DNA精製方法

DNA精製は、生物学と分子生物学の分野の重要なステップであり、複雑なサンプルからさまざまな不純物を正確に分離および除去して、高品質の高品質のDNAを取得することを目的としています。このプロセスは、その後の分子分析、クローニング、シーケンス、および遺伝子発現研究のために重要です。次に、いくつかの一般的なDNA精製方法を紹介します。

1。フェノール/クロロホルム法

1。原理：DNAとフェノールおよびクロロホルムとの互換性、および高塩濃度での水中のDNAとRNAの不溶性の性質に基づいています。

2。ステップ：

1> DNAサンプルはフェノールと混合されます。

2>クロロホルムを追加し、遠心分離によってDNAを分離します。これは明確な白い層として現れます。

3>抽出されたDNAを洗浄して乾燥させ、最終的に純水に加えて再懸濁します。

3。特徴：タンパク質やその他の不純物を効果的に除去できますが、手術は比較的面倒であり、有毒フェノールとクロロホルムの使用が必要です。

2。エタノールまたはイソプロパノール沈殿法

1。原理：エタノールまたはイソプロパノールを使用して誘電率を減らし、核酸の親水性を減らし、溶液から沈殿させます。

2。ステップ：

1>溶液に2巻2巻または等量の室温イソプロパノールを追加します。

2>核酸沈殿物の遠心。

3>塩で沈殿物を70％エタノールで洗浄して塩を除去します。

4>核酸ペレットを乾燥させ、きれいな水性緩衝液で再懸濁します。

3。機能：低コスト、単純な操作ですが、長い時間であり、手動で実行する必要があります。

3。シリコンカラム法

1。原理：シリカゲルカラムのシリカゲルは、DNAに対して非常に高い親和性を持ち、DNAを吸着させ、不純物を除去できます。

2。ステップ：

1> DNAサンプルは酵素的に治療されました。

2>シリカゲルカラムを介して、DNAはシリカゲルに吸着され、不純物が除去されます。

3>適切なアルコール降水方法を使用して、シリカゲルカラムから純粋なDNAを洗い流します。
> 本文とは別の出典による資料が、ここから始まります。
$ cat src/rtl/conv_seq_ctrl.sv
// Sequencing controller for the convolution engine: walks the 3x3 padded convolution
// (Layer 0) and the 2x2 stride-2 max-pool (Layer 1), emitting addresses and datapath strobes.
//
// state      | meaning
// -----------+-----------------------------------------------------------
// IDLE       | waiting for ready; counters held at zero
// CONV_RD    | 9 image reads, one per kernel tap (tap_cnt 0..8)
// CONV_DRAIN | no read; last delayed mac_en lands here
// CONV_WR    | write accumulated pixel p into L0
// POOL_RD    | 4 L0 reads of the 2x2 window (rd_cnt 0..3)
// POOL_DRAIN | no read; last delayed pool_en lands here
// POOL_WR    | write pooled value q into L1
// DONE       | one cycle with busy low before returning to IDLE
module conv_seq_ctrl #(
    parameter int IMG_LOG2 = 6,
    localparam int AW = 2 * IMG_LOG2
) (
    input  logic          clk,
    input  logic          reset,
    input  logic          ready,
    output logic          busy,
    output logic [AW-1:0] iaddr,
    output logic          pad,
    output logic [3:0]    tap,
    output logic          mac_en,
    output logic          mac_ld,
    output logic          pool_en,
    output logic          pool_ld,
    output logic          crd,
    output logic [AW-1:0] caddr_rd,
    output logic          cwr,
    output logic [AW-1:0] caddr_wr,
    output logic [2:0]    csel
);

    localparam int QW = AW - 2;
    localparam logic [AW-1:0]       PIX_LAST  = '1;
    localparam logic [AW-1:0]       PIX_ONE   = AW'(1);
    localparam logic [QW-1:0]       POOL_LAST = '1;
    localparam logic [QW-1:0]       POOL_ONE  = QW'(1);
    localparam logic [IMG_LOG2-1:0] EDGE_MAX  = '1;
    localparam logic [IMG_LOG2-1:0] COORD_ONE = IMG_LOG2'(1);
    localparam logic [3:0]          TAP_LAST  = 4'd8;
    localparam logic [2:0]          SEL_NONE  = 3'b000;
    localparam logic [2:0]          SEL_L0    = 3'b001;
    localparam logic [2:0]          SEL_L1    = 3'b010;

    typedef enum logic [2:0] {
        IDLE,
        CONV_RD,
        CONV_DRAIN,
        CONV_WR,
        POOL_RD,
        POOL_DRAIN,
        POOL_WR,
        DONE
    } state_t;

    state_t state, state_nxt;

    logic [AW-1:0] pix;
    logic [QW-1:0] pool_idx;
    logic [3:0]    tap_cnt;
    logic [1:0]    rd_cnt;

    logic          mac_en_q;
    logic [3:0]    tap_q;
    logic          pad_q;
    logic          pool_en_q;
    logic          pool_ld_q;

    logic [IMG_LOG2-1:0] row, col, nb_row, nb_col;
    logic [1:0]          dy, dx;
    logic                row_ok, col_ok, pad_raw;

    assign row = pix[AW-1:IMG_LOG2];
    assign col = pix[IMG_LOG2-1:0];

    // dy/dx encoded as 0 = -1, 1 = 0, 2 = +1
    always_comb begin
        dy     = 2'd1;
        dx     = 2'd1;
        nb_row = row;
        nb_col = col;
        row_ok = 1'b1;
        col_ok = 1'b1;
        case (tap_cnt)
            4'd0, 4'd1, 4'd2: dy = 2'd0;
            4'd3, 4'd4, 4'd5: dy = 2'd1;
            default:          dy = 2'd2;
        endcase
        case (tap_cnt)
            4'd0, 4'd3, 4'd6: dx = 2'd0;
            4'd1, 4'd4, 4'd7: dx = 2'd1;
            default:          dx = 2'd2;
        endcase
        case (dy)
            2'd0: begin
                nb_row = row - COORD_ONE;
                row_ok = (row != '0);
            end
            2'd2: begin
                nb_row = row + COORD_ONE;
                row_ok = (row != EDGE_MAX);
            end
            default: ;
        endcase
        case (dx)
            2'd0: begin
                nb_col = col - COORD_ONE;
                col_ok = (col != '0);
            end
            2'd2: begin
                nb_col = col + COORD_ONE;
                col_ok = (col != EDGE_MAX);
            end
            default: ;
        endcase
        pad_raw = ~(row_ok & col_ok);
    end

    always_ff @(posedge clk or posedge reset) begin
        if (reset) begin
            state     <= IDLE;
            pix       <= '0;
            pool_idx  <= '0;
            tap_cnt   <= '0;
            rd_cnt    <= '0;
            mac_en_q  <= 1'b0;
            tap_q     <= '0;
            pad_q     <= 1'b0;
            pool_en_q <= 1'b0;
            pool_ld_q <= 1'b0;
        end else begin
            state <= state_nxt;

            tap_cnt <= (state == CONV_RD && tap_cnt != TAP_LAST) ? tap_cnt + 4'd1 : 4'd0;
            rd_cnt  <= (state == POOL_RD && rd_cnt != 2'd3) ? rd_cnt + 2'd1 : 2'd0;

            case (state)
                IDLE: begin
                    pix      <= '0;
                    pool_idx <= '0;
                end
                CONV_WR: begin
                    if (pix != PIX_LAST) pix <= pix + PIX_ONE;
                    else                 pool_idx <= '0;
                end
                POOL_WR: begin
                    if (pool_idx != POOL_LAST) pool_idx <= pool_idx + POOL_ONE;
                end
                default: ;
            endcase

            // one-cycle delay aligns strobes with the read data returning from memory
            mac_en_q  <= (state == CONV_RD);
            tap_q     <= (state == CONV_RD) ? tap_cnt : 4'd0;
            pad_q     <= (state == CONV_RD) & pad_raw;
            pool_en_q <= (state == POOL_RD);
            pool_ld_q <= (state == POOL_RD) && (rd_cnt == 2'd0);
        end
    end

    always_comb begin
        state_nxt = state;
        busy      = 1'b0;
        iaddr     = '0;
        crd       = 1'b0;
        caddr_rd  = '0;
        cwr       = 1'b0;
        caddr_wr  = '0;
        csel      = SEL_NONE;
        case (state)
            IDLE: begin
                if (ready) state_nxt = CONV_RD;
            end
            CONV_RD: begin
                busy  = 1'b1;
                iaddr = pad_raw ? '0 : {nb_row, nb_col};
                if (tap_cnt == TAP_LAST) state_nxt = CONV_DRAIN;
            end
            CONV_DRAIN: begin
                busy      = 1'b1;
                state_nxt = CONV_WR;
            end
            CONV_WR: begin
                busy      = 1'b1;
                cwr       = 1'b1;
                csel      = SEL_L0;
                caddr_wr  = pix;
                state_nxt = (pix == PIX_LAST) ? POOL_RD : CONV_RD;
            end
            POOL_RD: begin
                busy     = 1'b1;
                crd      = 1'b1;
                csel     = SEL_L0;
                // window corner 128*qr + 2*qc; rd_cnt bits select +1 and +64
                caddr_rd = {pool_idx[QW-1:IMG_LOG2-1], rd_cnt[1],
                            pool_idx[IMG_LOG2-2:0], rd_cnt[0]};
                if (rd_cnt == 2'd3) state_nxt = POOL_DRAIN;
            end
            POOL_DRAIN: begin
                busy      = 1'b1;
                state_nxt = POOL_WR;
            end
            POOL_WR: begin
                busy      = 1'b1;
                cwr       = 1'b1;
                csel      = SEL_L1;
                caddr_wr  = {2'b00, pool_idx};
                state_nxt = (pool_idx == POOL_LAST) ? DONE : POOL_RD;
            end
            DONE: begin
                state_nxt = IDLE;
            end
            default: state_nxt = IDLE;
        endcase
    end

    assign pad     = pad_q;
    assign tap     = tap_q;
    assign mac_en  = mac_en_q;
    assign mac_ld  = mac_en_q && (tap_q == 4'd0);
    assign pool_en = pool_en_q;
    assign pool_ld = pool_ld_q;

endmodule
3。特徴：高速かつ効率的で、大規模なDNA精製に適しています。

IV。塩ベースの方法

1。原理：塩濃度の変化を使用して、高塩濃度でシュウ酸沈着沈殿を形成し、エタノール沈殿によって塩濃度を洗浄および減少させて、最終的に純粋なDNAを取得します。

2。ステップ：

1> DNAサンプルを高塩溶液と混合します。

2> DNA沈殿を促進するために、低塩濃度の溶液を追加します。

3>エタノール沈殿法で洗浄し、塩の濃度を減らします。

4>純粋なDNAを得るために乾燥します。

3。機能：シンプルで使いやすいですが、塩を完全に除去するには複数の洗浄が必要になる場合があります。

5。磁気ビード法

1。原理：機能的な磁気ビーズは、DNAを認識して結合し、磁場から磁気ビーズを収集し、不純物を除去できます。

2。ステップ：

1> DNAサンプルは酵素的に治療されました。

2>機能化された磁気ビーズを追加すると、磁気ビーズがDNAに結合します。

3>不純物を除去するために、磁場から磁気ビーズを集めます。

4>洗浄および乾燥して、純粋なDNAを取得します。

3。機能：高速で効率的で、自動的に操作しやすい。

6。ゲル電気泳動およびスピンカラム精製法

1。原理：最初に、関心DNAはアガロースゲル電気泳動により他の核酸および汚染物質から分離され、次にDNAはスピンカラム精製キットを使用してゲルから回収されます。

2。ステップ：

1>アガロースゲル電気泳動を実行して、関心のあるDNAバンドを傍受します。

2>スピンカラム精製キットを使用して、ゲルからDNAを精製します。

3>純粋なDNAは、結合、洗浄、溶出段階によって得られます。

3。機能：ゲルから特定のサイズのDNAフラグメントをリサイクルするのに適していますが、操作は比較的複雑で、時間がかかります。

DNA精製には多くの方法があり、それぞれに利点と短所があります。浄化方法を選択するときは、実験の特定のニーズと条件に従って包括的に考慮する必要があります。